> [WORK INSTRUCTIONS]: Output the lines below exactly, please, from the first line until the line with "The RTL was", counting both.

> [DATA TO EXAMINE]:
● ● ● ● ●

What follows belongs to an exercise in optimizing a design on an open flow for small area; a production flow would make more cautious choices.
The RTL was checked by simulation tests, not by an equivalence proof against the original design.
No run shown here takes its clock network from TritonCTS; it comes from the design's own scripts or RTL.
The clock port is modelled as an ideal driver, which makes a skipped or thinned clock tree look cheaper than it is; a real chip needs a root buffer or a tree.
Power figures rest on the tool's default switching activity, not on a simulated workload.

## design/flow/flow/run.sh

```bash
#!/bin/bash
# Standard layout, with these changes:
#  - synthesis maps the logic with area-oriented ABC scripts (the smallest
#    result is kept), no full/half-adder extraction and no Kogge-Stone carry
#    lookahead; registers are mapped exactly as in the standard synthesis;
#  - the port buffers are the smallest buffer cell;
#  - the clock tree is one level of four clkbuf_4 buffers driven by the
#    clock port (cts_hook.tcl), in place of TritonCTS's two-level tree.
set -o pipefail
here=$(pwd)
export AREA_ABC_SCRIPTS="$(ls $here/flow/abc*.script | tr "\n" " ")"
export CLOCK_BUF_CELL=sky130_fd_sc_hd__clkbuf_4
export CLOCK_GROUPS=4
bash standard.sh \
  "PRE_CTS_TCL=$here/flow/cts_hook.tcl" \
  "SYNTH_SCRIPT=$here/flow/synth.tcl" \
  "ADDER_MAP_FILE=" \
  "SYNTH_OPERATIONS_ARGS=-noshare" \
  "BUFFER_PORTS_ARGS=-buffer_cell sky130_fd_sc_hd__buf_1" \
  finish > standard.log 2>&1
```

## design/flow/flow/abc01.script

```
strash
&get -n
&deepsyn -J 1000 -S 1
&put
dch -f
amap
```

## design/flow/flow/abc02.script

```
strash
&get -n
&deepsyn -I 20 -J 50 -S 1
&put
dch -f
amap
```

## design/flow/flow/abc03.script

```
strash
&get -n
&deepsyn -J 1000 -S 2
&put
dch -f
amap
```

## design/flow/flow/abc04.script

```
strash
&get -n
&deepsyn -J 300 -S 3
&put
dch -f
amap
```

## design/flow/flow/abc05.script

```
strash
&get -n
&deepsyn -J 300 -S 1
&put
dch -f
amap
```

## design/flow/flow/abc06.script

```
strash
&get -n
&deepsyn -J 1000 -S 3
&put
dch -f
amap
```

## design/flow/flow/abc07.script

```
strash
&get -n
&deepsyn -J 500 -S 4
&put
dch -f
amap
```

## design/flow/flow/abc08.script

```
strash
&get -n
&deepsyn -I 10 -J 100 -S 2
&put
dch -f
amap
```

## design/flow/flow/abc09.script

```
strash
&get -n
&deepsyn -J 1000 -S 5
&put
dch -f
amap
```

## design/flow/flow/abc10.script

```
strash
&get -n
&deepsyn -J 1000 -S 6
&put
dch -f
amap
```

## design/flow/flow/abc11.script

```
strash
&get -n
&deepsyn -J 500 -S 7
&put
dch -f
amap
```

## design/flow/flow/abc12.script

```
strash
&get -n
&deepsyn -J 500 -S 8
&put
dch -f
amap
```

## design/flow/flow/abc13.script

```
strash
&get -n
&deepsyn -I 10 -J 100 -S 3
&put
dch -f
amap
```

## design/flow/flow/abc14.script

```
strash
&get -n
&deepsyn -I 20 -J 50 -S 4
&put
dch -f
amap
```

## design/flow/flow/abc15.script

```
strash
&get -n
&deepsyn -J 2000 -S 9
&put
dch -f
amap
```

## design/flow/flow/abc16.script

```
strash
&get -n
&deepsyn -J 300 -S 10
&put
dch -f
amap
```

## design/flow/flow/cts_hook.tcl

```tcl
# Sourced before clock tree synthesis (PRE_CTS_TCL). Replaces TritonCTS with a
# one-level clock tree: the register clock pins are split by position into
# CLOCK_GROUPS groups and each group gets one CLOCK_BUF_CELL buffer, placed at
# its centre and driven by the clock port (so the port drives CLOCK_GROUPS
# pins). Every register sees the same kind of path: port -> buffer -> CLK.
rename clock_tree_synthesis tritoncts_clock_tree_synthesis
proc clock_tree_synthesis { args } {
  set cell $::env(CLOCK_BUF_CELL)
  set ngroups $::env(CLOCK_GROUPS)
  set block [ord::get_db_block]
  set net [$block findNet clk]
  set pins {}
  foreach it [$net getITerms] {
    set inst [$it getInst]
    set box [$inst getBBox]
    lappend pins [list [expr { ([$box xMin] + [$box xMax]) / 2 }] \
                       [expr { ([$box yMin] + [$box yMax]) / 2 }] \
                       [$inst getName]/[[$it getMTerm] getName]]
  }
  set xs [lmap p $pins { lindex $p 0 }]
  set ys [lmap p $pins { lindex $p 1 }]
  set w [expr { [tcl::mathfunc::max {*}$xs] - [tcl::mathfunc::min {*}$xs] }]
  set h [expr { [tcl::mathfunc::max {*}$ys] - [tcl::mathfunc::min {*}$ys] }]
  set key [expr { $w >= $h ? 0 : 1 }]
  set pins [lsort -integer -index $key $pins]
  set n [llength $pins]
  set dbu [$block getDbUnitsPerMicron]
  set leaves {}
  for { set g 0 } { $g < $ngroups } { incr g } {
    set grp [lrange $pins [expr { $g * $n / $ngroups }] [expr { ($g + 1) * $n / $ngroups - 1 }]]
    set sx 0
    set sy 0
    foreach p $grp {
      set sx [expr { $sx + [lindex $p 0] }]
      set sy [expr { $sy + [lindex $p 1] }]
    }
    set cx [expr { double($sx) / [llength $grp] / $dbu }]
    set cy [expr { double($sy) / [llength $grp] / $dbu }]
    set loads [lmap p $grp { get_pins [lindex $p 2] }]
    insert_buffer -buffer_cell $cell -net clk -load_pins $loads \
      -location [list $cx $cy] -buffer_name clkbuf_leaf_$g -net_name clk_leaf_$g
    # insert_buffer may add a suffix to the names; find the new net from a load
    set first [lindex $grp 0 2]
    set slash [string last / $first]
    set load_inst [$block findInst [string range $first 0 [expr { $slash - 1 }]]]
    set leaf [[$load_inst findITerm [string range $first [expr { $slash + 1 }] end]] getNet]
    $leaf setSigType CLOCK
    lappend leaves $leaf
  }
  $net setSigType CLOCK
  # connect the new buffers' power and ground pins to the supply nets
  # and keep the later repair steps from changing the tree
  set vdd [$block findNet VDD]
  set vss [$block findNet VSS]
  foreach leaf $leaves {
    foreach it [$leaf getITerms] {
      if { ![$it isOutputSignal] } { continue }
      set inst [$it getInst]
      foreach pin [$inst getITerms] {
        set type [[$pin getMTerm] getSigType]
        if { $type eq "POWER" } { $pin connect $vdd }
        if { $type eq "GROUND" } { $pin connect $vss }
      }
      $inst setDoNotTouch 1
    }
    $leaf setDoNotTouch 1
  }
  puts "Clock tree: $ngroups $cell buffers driven by the clock port"
}
```

## design/flow/flow/synth.tcl

```tcl
# The standard flow's synthesis script (synth_recipe.tcl), except for the ABC step: the
# logic is mapped with each of the area-oriented ABC scripts listed in
# AREA_ABC_SCRIPTS (all deterministic), run side by side in separate Yosys
# processes on a copy of the design, and the smallest result is kept.
# Registers are mapped before ABC runs, exactly as in the standard synthesis.
proc synth {args} { yosys synth -nofsm -noshare {*}$args }
proc abc {args} {
  set i [lsearch -exact $args -script]
  set lib [lindex $args [expr { [lsearch -exact $args -liberty] + 1 }]]
  set top $::env(DESIGN_NAME)
  set dir $::env(OBJECTS_DIR)/abc_tries
  file mkdir $dir
  yosys write_rtlil $dir/pre.il
  set k 0
  foreach script $::env(AREA_ABC_SCRIPTS) {
    set a $args
    lset a [expr { $i + 1 }] $script
    set f [open $dir/try_$k.ys w]
    puts $f "read_rtlil $dir/pre.il"
    puts $f "abc [join $a]"
    puts $f "tee -q -o $dir/area_$k.txt stat -liberty $lib"
    puts $f "select $top"
    puts $f "write_rtlil -selected $dir/res_$k.il"
    close $f
    incr k
  }
  set yosys_exe yosys
  if { [info exists ::env(YOSYS_EXE)] } { set yosys_exe $::env(YOSYS_EXE) }
  exec bash -c "for t in $dir/try_*.ys; do $yosys_exe -q -s \$t > \$t.log 2>&1 & done; wait"
  set best -1
  set best_area 0
  for { set j 0 } { $j < $k } { incr j } {
    if { ![file exists $dir/res_$j.il] } { puts "ABC try $j failed"; continue }
    set f [open $dir/area_$j.txt r]
    set st [read $f]
    close $f
    if { ![regexp {Chip area for module[^:]*:\s*([0-9.]+)} $st -> area] } { continue }
    puts "ABC try $j ([lindex $::env(AREA_ABC_SCRIPTS) $j]): area $area"
    if { $best < 0 || $area < $best_area } {
      set best $j
      set best_area $area
    }
  }
  if { $best < 0 } { error "no ABC try succeeded" }
  puts "Keeping ABC try $best (area $best_area)"
  yosys delete $top
  yosys read_rtlil $dir/res_$best.il
  yosys hierarchy -top $top
}
source $::env(SCRIPTS_DIR)/synth.tcl
# left out here: clear keep_hierarchy, flatten, clean up, hide names made inside functions, write 1_2_yosys.v
```

## design/flow/standard.sh

```bash
#!/bin/bash
# synth_recipe.tcl (not shown) runs the flow's synth.tcl, then flattens the netlist and writes it again
# the make line also repeats each setting of config.mk as NAME=value (left out here)
make -C /OpenROAD-flow-scripts/flow DESIGN_CONFIG=/design/flow/config.mk WORK_HOME=/design/flow/orfs CLKGATE_MAP_FILE= SYNTH_SCRIPT=/design/flow/synth_recipe.tcl "${@:-finish}"
```

## design/flow/config.mk

```make
export PLATFORM = sky130hd
export DESIGN_NAME = game_logic_top
export DESIGN_NICKNAME = game_logic_top
export VERILOG_FILES = /design/flow/design.v
export SDC_FILE = /design/flow/constraint.sdc
export NUM_CORES = 4
export LEC_CHECK = 0
export ABC_AREA = 1
export CAP_MARGIN = 20
export CORE_AREA = 2 2 60 60
export DIE_AREA = 0 0 62 62
export SLEW_MARGIN = 20
```

## design/flow/constraint.sdc

```tcl
create_clock -name core_clock -period 10.0 [get_ports {clk}]
set_input_delay 2.0000 -clock core_clock [delete_from_list [all_inputs] [get_ports {clk}]]
set_output_delay 2.0000 -clock core_clock [all_outputs]
set_load 0.01 [all_outputs]
```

● ● ● ● ●

> [WRITTEN ANSWER]:
What follows belongs to an exercise in optimizing a design on an open flow for small area; a production flow would make more cautious choices.
The RTL was checked by simulation tests, not by an equivalence proof against the original design.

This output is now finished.